In the following code snippet this procedure is shown.
create_features.split_train_test_data()
training_data = create_features.get_features_train(flatten=False)
target_data = create_features.get_targets_train(flatten=False)
validation_training = create_features.get_features_test(flatten=False)
validation_target = create_features.get_targets_test(flatten=False)
The user can also extract the feature names after defining all the testing and training data.
feature_names = create_features.get_feature_names()
In this case the model used for training is a simple NN model.
This can be initialized by using the datafusiontools.machine_learning.mpl.MPL class.
nn = MPL(
classification=False,
nb_hidden_layers=2,
nb_neurons=[28, 14],
activation_fct=class_enums.ActivationFunctions.relu,
optimizer=class_enums.Optimizer.Adam,
loss=class_enums.LossFunctions.mean_squared_error,
epochs=50,
batch=1,
regularisation=0,
feature_names=feature_names,
)
nn.train(
training_data,
target_data,
)
Let’s now evaluate the training of the data. The cost function can simply
be plotted by using the plot_cost_function().
Another way to look at the performance of the NN model is to plot the 1:1 plot using the testing data we reserved. This is implemented as a method in the DataFusionTools package. Note that the path is defined by using the pathlib package.
nn.predict(validation_training)
nn.plot_fitted_line(
validation_target, Path("test_tutorial")
)
nn.plot_cost_function(Path("test_tutorial"))
In the plot bellow we can see how the model performed.
Finally, we can also plot the IC vs the depth of the CPT, for that purpose the last 50 points can be plotted.
# extract last cpt data for testing
plt.clf()
plt.plot(nn.prediction[:1000], validation_training.T[1][:1000])
plt.plot(validation_target[:1000], validation_training.T[1][:1000])
# plot 1/1 line
plt.xlabel("IC")
plt.ylabel("depth")
plt.savefig(Path("test_tutorial", "comparison_depth.png"))
plt.close()
In the plot bellow we can see how the plot performed.
To explain the contribution of each input to the output of the model, the user can use the SHAP (SHapley Additive exPlanation) value as a metric of the feature importance. The Shapley value is the average of the marginal contributions across all permutations. In this pythonmodule we use the shap python module , to produce feature importance graphs.
To do that the user can use method plot_feature_importance().
An example of how this function is called is show bellow.
nn.plot_feature_importance(
validation_training, Path("test_tutorial")
)
In the plot bellow we can see how the plot performed.
The plot contains a lot of information. Firstly, negative and positive relationships with the target variable are shown in the figure. Each dot represent the one input in the neural network.
Feature importance: Variables are ranked in descending order.

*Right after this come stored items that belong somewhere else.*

[src/rtl/a2g_rst_pkg.sv]
// Shared definitions for the datapath reset sequencer: FSM encoding and
// the bit layout of the control and status registers.
package a2g_rst_pkg;

  typedef enum logic [2:0] {
    ST_IDLE   = 3'd0,
    ST_ASSERT = 3'd1,
    ST_STEP   = 3'd2,
    ST_WAIT   = 3'd3,
    ST_DONE   = 3'd4,
    ST_ERROR  = 3'd5
  } seq_state_e;

  localparam int DEF_TIMEOUT_CYC = 1024;

  localparam int CTRL_START_BIT = 0;
  localparam int CTRL_ABORT_BIT = 1;
  localparam int CTRL_HOLD_LSB  = 8;
  localparam int CTRL_MASK_LSB  = 16;

  localparam int STAT_BUSY_BIT  = 0;
  localparam int STAT_DONE_BIT  = 1;
  localparam int STAT_ERROR_BIT = 2;
  localparam int STAT_FAIL_LSB  = 4;
  localparam int STAT_RST_LSB   = 8;
  localparam int STAT_CNT_LSB   = 16;

endpackage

Impact: The horizontal location shows whether the effect of that value is associated with a higher or lower prediction.
Original value: Color shows whether that variable is high (in red) or low (in blue) for that observation.
Correlation: A high level of the “depth” content has a high and negative impact on the quality rating. The “high” comes from the red color, and the negative impact is shown on the X-axis.